1 The metabotropic glutamate receptor 4 (mGluR4) is a Ga-i-coupled receptor that modulates glutamatergic neurotransmission. As mGluR4 expression and activation have been implicated in a number of pathological conditions and because the internalization and desensitization properties of this receptor are poorly understood, studies were designed to investigate these aspects of mGluR4 biology. 2 Neither agonist activation by L-(+)-2-amino-4-phosphonobutyric acid (L-AP4) nor L-glutamate caused mGluR4 internalization when cmyc-tagged mGluR4 was expressed in a human embryonic kidney 293 cell line as assessed by cell surface enzyme-linked immunosorbent and immunostaining assays. Instead, a modest increase in mGluR4 surface expression was observed and found to be receptor specific as the competitive antagonist alpha-cyclopropyl-4-phosphonophenylglycine (CPPG) blocked this effect. 3 In contrast, mGluR4 internalized when the protein kinase C (PKC) pathway was activated either by phorbol-12-myristate-13-acetate (PMA) or by the activation of the G alpha(q)-coupled, neurokinin 3 receptor (NK3R) when co-expressed.

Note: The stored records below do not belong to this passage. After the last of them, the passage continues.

<file path="config.mk">
export PLATFORM = sky130hd
export DESIGN_NAME = div_sequencer
export DESIGN_NICKNAME = d
export VERILOG_FILES = /design/src/rtl/div_sequencer.sv
export SDC_FILE = /design/constraint.sdc
export NUM_CORES = 1
export LEC_CHECK = 0
export BUFFER_PORTS_ARGS = -buffer_cell sky130_fd_sc_hd__clkbuf_2
export CAP_MARGIN = 40
export CORE_MARGIN = 4
export CORE_UTILIZATION = 58
export CTS_CLUSTER_SIZE = 28
export DETAILED_ROUTE_END_ITERATION = 8
export PLACE_DENSITY = 0.87
export SETUP_SLACK_MARGIN = 0.1
export SLEW_MARGIN = 20
export SYNTH_ARGS = -nofsm -noshare
export SYNTH_HDL_FRONTEND = slang
export SYNTH_SLANG_ARGS = --single-unit
</file>
<file path="constraint.sdc">
create_clock -name clk -period 3.5 [get_ports clk]
set_input_delay 0.175 -clock clk [delete_from_list [all_inputs] [get_ports clk]]
set_output_delay 0.175 -clock clk [all_outputs]
set_load 0.01 [all_outputs]
</file>
**src/rtl/mem_control_if.sv**
```systemverilog
// mem_control_if: EX-stage, memory-port and writeback signals of the memory control unit.
interface mem_control_if;
    logic        InValid, RegWriteIn, MemRead, MemWrite, Flush, MemAck;
    logic [4:0]  WriteRegIn, WriteRegOut;
    logic [31:0] ALUResult, StoreData, MemRData, MemAddr, MemWData, WBData;
    logic        MemReq, MemWe, Stall, WBValid, RegWriteOut, MemErr;
    modport master (
        output InValid, RegWriteIn, MemRead, MemWrite, WriteRegIn, ALUResult, StoreData, Flush, MemAck, MemRData,
        input  MemReq, MemWe, MemAddr, MemWData, Stall, WBValid, RegWriteOut, WriteRegOut, WBData, MemErr
    );
    modport slave (
        input  InValid, RegWriteIn, MemRead, MemWrite, WriteRegIn, ALUResult, StoreData, Flush, MemAck, MemRData,
        output MemReq, MemWe, MemAddr, MemWData, Stall, WBValid, RegWriteOut, WriteRegOut, WBData, MemErr
    );
endinterface

```
**src/rtl/mem_control.sv**
```systemverilog
// mem_control: MEM stage; passes ALU results through, runs one load/store at a time
// against a request/ack memory port with a bounded wait, and drives writeback.
module mem_control #(
    parameter int TIMEOUT = 15
) (
    input  logic          clk,
    input  logic          rst,
    mem_control_if.slave  bus
);
    typedef enum logic [1:0] {IDLE, ACCESS, RESP} state_t;
    state_t      state_q, state_d;
    logic [7:0]  cnt_q, cnt_d;
    logic        req_q, req_d, we_q, we_d, wbv_q, wbv_d, rw_q, rw_d, err_q, err_d;
    logic        load_q, load_d, prw_q, prw_d;
    logic [4:0]  rd_q, rd_d;
    logic [31:0] addr_q, addr_d, wdata_q, wdata_d, wbdata_q, wbdata_d;
    logic        accept, is_mem;
    always_comb begin
        accept   = bus.InValid && !bus.Flush && state_q != ACCESS;
        is_mem   = bus.MemRead || bus.MemWrite;
        state_d  = state_q == ACCESS ? ACCESS : IDLE;
        cnt_d    = cnt_q;
        req_d    = req_q;
        we_d     = we_q;
        addr_d   = addr_q;
        wdata_d  = wdata_q;
        load_d   = load_q;
        prw_d    = prw_q;
        rd_d     = rd_q;
        wbdata_d = wbdata_q;
        wbv_d    = 1'b0;
        rw_d     = 1'b0;
        err_d    = 1'b0;
        if (state_q == ACCESS) begin
            // ack is checked first so an ack in the final wait cycle still succeeds
            if (bus.MemAck) begin
                state_d  = RESP;
                req_d    = 1'b0;
                we_d     = 1'b0;
                wbv_d    = 1'b1;
                rw_d     = load_q && prw_q;
                wbdata_d = load_q ? bus.MemRData : wbdata_q;
            end else begin
                cnt_d = cnt_q + 8'd1;
                if (cnt_d == 8'(TIMEOUT)) begin
                    state_d = RESP;
                    req_d   = 1'b0;
                    we_d    = 1'b0;
                    wbv_d   = 1'b1;
                    err_d   = 1'b1;
                end
            end
        end else if (accept) begin
            rd_d  = bus.WriteRegIn;
            wbv_d = !is_mem || bus.ALUResult[1:0] != 2'b00;
            rw_d  = !is_mem && bus.RegWriteIn;
            err_d = is_mem && bus.ALUResult[1:0] != 2'b00;
            wbdata_d = is_mem ? wbdata_q : bus.ALUResult;
            if (is_mem && bus.ALUResult[1:0] == 2'b00) begin
                state_d = ACCESS;
                cnt_d   = 8'd0;
                req_d   = 1'b1;
                we_d    = bus.MemWrite;
                addr_d  = bus.ALUResult;
                wdata_d = bus.MemWrite ? bus.StoreData : wdata_q;
                load_d  = !bus.MemWrite;
                prw_d   = bus.RegWriteIn;
            end
        end
    end
    always_ff @(posedge clk or posedge rst) begin
        if (rst) begin
            state_q  <= IDLE;
            cnt_q    <= '0;
            req_q    <= 1'b0;
            we_q     <= 1'b0;
            wbv_q    <= 1'b0;
            rw_q     <= 1'b0;
            err_q    <= 1'b0;
            load_q   <= 1'b0;
            prw_q    <= 1'b0;
            rd_q     <= '0;
            addr_q   <= '0;
            wdata_q  <= '0;
            wbdata_q <= '0;
        end else begin
            state_q  <= state_d;
            cnt_q    <= cnt_d;
            req_q    <= req_d;
            we_q     <= we_d;
            wbv_q    <= wbv_d;
            rw_q     <= rw_d;
            err_q    <= err_d;
            load_q   <= load_d;
            prw_q    <= prw_d;
            rd_q     <= rd_d;
            addr_q   <= addr_d;
            wdata_q  <= wdata_d;
            wbdata_q <= wbdata_d;
        end
    end
    assign bus.MemReq      = req_q;
    assign bus.MemWe       = we_q;
    assign bus.MemAddr     = addr_q;
    assign bus.MemWData    = wdata_q;
    assign bus.Stall       = state_q == ACCESS;
    assign bus.WBValid     = wbv_q;
    assign bus.RegWriteOut = rw_q;
    assign bus.WriteRegOut = rd_q;
    assign bus.WBData      = wbdata_q;
    assign bus.MemErr      = err_q;
endmodule

```
**src/flat_wrapper.sv**
```systemverilog
// flat-port wrapper written by rule: the top's interface ports become plain ports
module mem_control_flat 
#(
    parameter int TIMEOUT = 15
)
  (clk, rst, bus_InValid, bus_RegWriteIn, bus_MemRead, bus_MemWrite, bus_WriteRegIn, bus_ALUResult, bus_StoreData, bus_Flush, bus_MemAck, bus_MemRData, bus_MemReq, bus_MemWe, bus_MemAddr, bus_MemWData, bus_Stall, bus_WBValid, bus_RegWriteOut, bus_WriteRegOut, bus_WBData, bus_MemErr);
  mem_control_if bus_i ();
  input  logic clk;
  input  logic rst;
  input wire logic [$bits(bus_i.InValid)-1:0] bus_InValid;
  input wire logic [$bits(bus_i.RegWriteIn)-1:0] bus_RegWriteIn;
  input wire logic [$bits(bus_i.MemRead)-1:0] bus_MemRead;
  input wire logic [$bits(bus_i.MemWrite)-1:0] bus_MemWrite;
  input wire logic [$bits(bus_i.WriteRegIn)-1:0] bus_WriteRegIn;
  input wire logic [$bits(bus_i.ALUResult)-1:0] bus_ALUResult;
  input wire logic [$bits(bus_i.StoreData)-1:0] bus_StoreData;
  input wire logic [$bits(bus_i.Flush)-1:0] bus_Flush;
  input wire logic [$bits(bus_i.MemAck)-1:0] bus_MemAck;
  input wire logic [$bits(bus_i.MemRData)-1:0] bus_MemRData;
  output wire logic [$bits(bus_i.MemReq)-1:0] bus_MemReq;
  output wire logic [$bits(bus_i.MemWe)-1:0] bus_MemWe;
  output wire logic [$bits(bus_i.MemAddr)-1:0] bus_MemAddr;
  output wire logic [$bits(bus_i.MemWData)-1:0] bus_MemWData;
  output wire logic [$bits(bus_i.Stall)-1:0] bus_Stall;
  output wire logic [$bits(bus_i.WBValid)-1:0] bus_WBValid;
  output wire logic [$bits(bus_i.RegWriteOut)-1:0] bus_RegWriteOut;
  output wire logic [$bits(bus_i.WriteRegOut)-1:0] bus_WriteRegOut;
  output wire logic [$bits(bus_i.WBData)-1:0] bus_WBData;
  output wire logic [$bits(bus_i.MemErr)-1:0] bus_MemErr;
  assign bus_i.InValid = bus_InValid;
  assign bus_i.RegWriteIn = bus_RegWriteIn;
  assign bus_i.MemRead = bus_MemRead;
  assign bus_i.MemWrite = bus_MemWrite;
  assign bus_i.WriteRegIn = bus_WriteRegIn;
  assign bus_i.ALUResult = bus_ALUResult;
  assign bus_i.StoreData = bus_StoreData;
  assign bus_i.Flush = bus_Flush;
  assign bus_i.MemAck = bus_MemAck;
  assign bus_i.MemRData = bus_MemRData;
  assign bus_MemReq = bus_i.MemReq;
  assign bus_MemWe = bus_i.MemWe;
  assign bus_MemAddr = bus_i.MemAddr;
  assign bus_MemWData = bus_i.MemWData;
  assign bus_Stall = bus_i.Stall;
  assign bus_WBValid = bus_i.WBValid;
  assign bus_RegWriteOut = bus_i.RegWriteOut;
  assign bus_WriteRegOut = bus_i.WriteRegOut;
  assign bus_WBData = bus_i.WBData;
  assign bus_MemErr = bus_i.MemErr;
  mem_control #(.TIMEOUT(TIMEOUT)) u_core (.clk(clk), .rst(rst), .bus(bus_i));
endmodule
```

This process was PKC-dependent as the specific PKC inhibitor GF 109203X inhibited PMA and NK3R-mediated internalization. 4 PKC activation by PMA caused desensitization of mGluR4 as measured by forskolin-stimulated cAMP inhibition, whereas agonist activation had no effect on desensitization. 5 When mGluR4's coupling was redirected from adenylyl cyclase to phospholipase C by coexpression of a chimeric G alpha(qo5) protein, mGluR4 both internalized and desensitized in response to its agonists. 6 These findings demonstrate that mGluR4 internalization and desensitization are agonist-independent unless pathways leading to the activation of PKC are induced.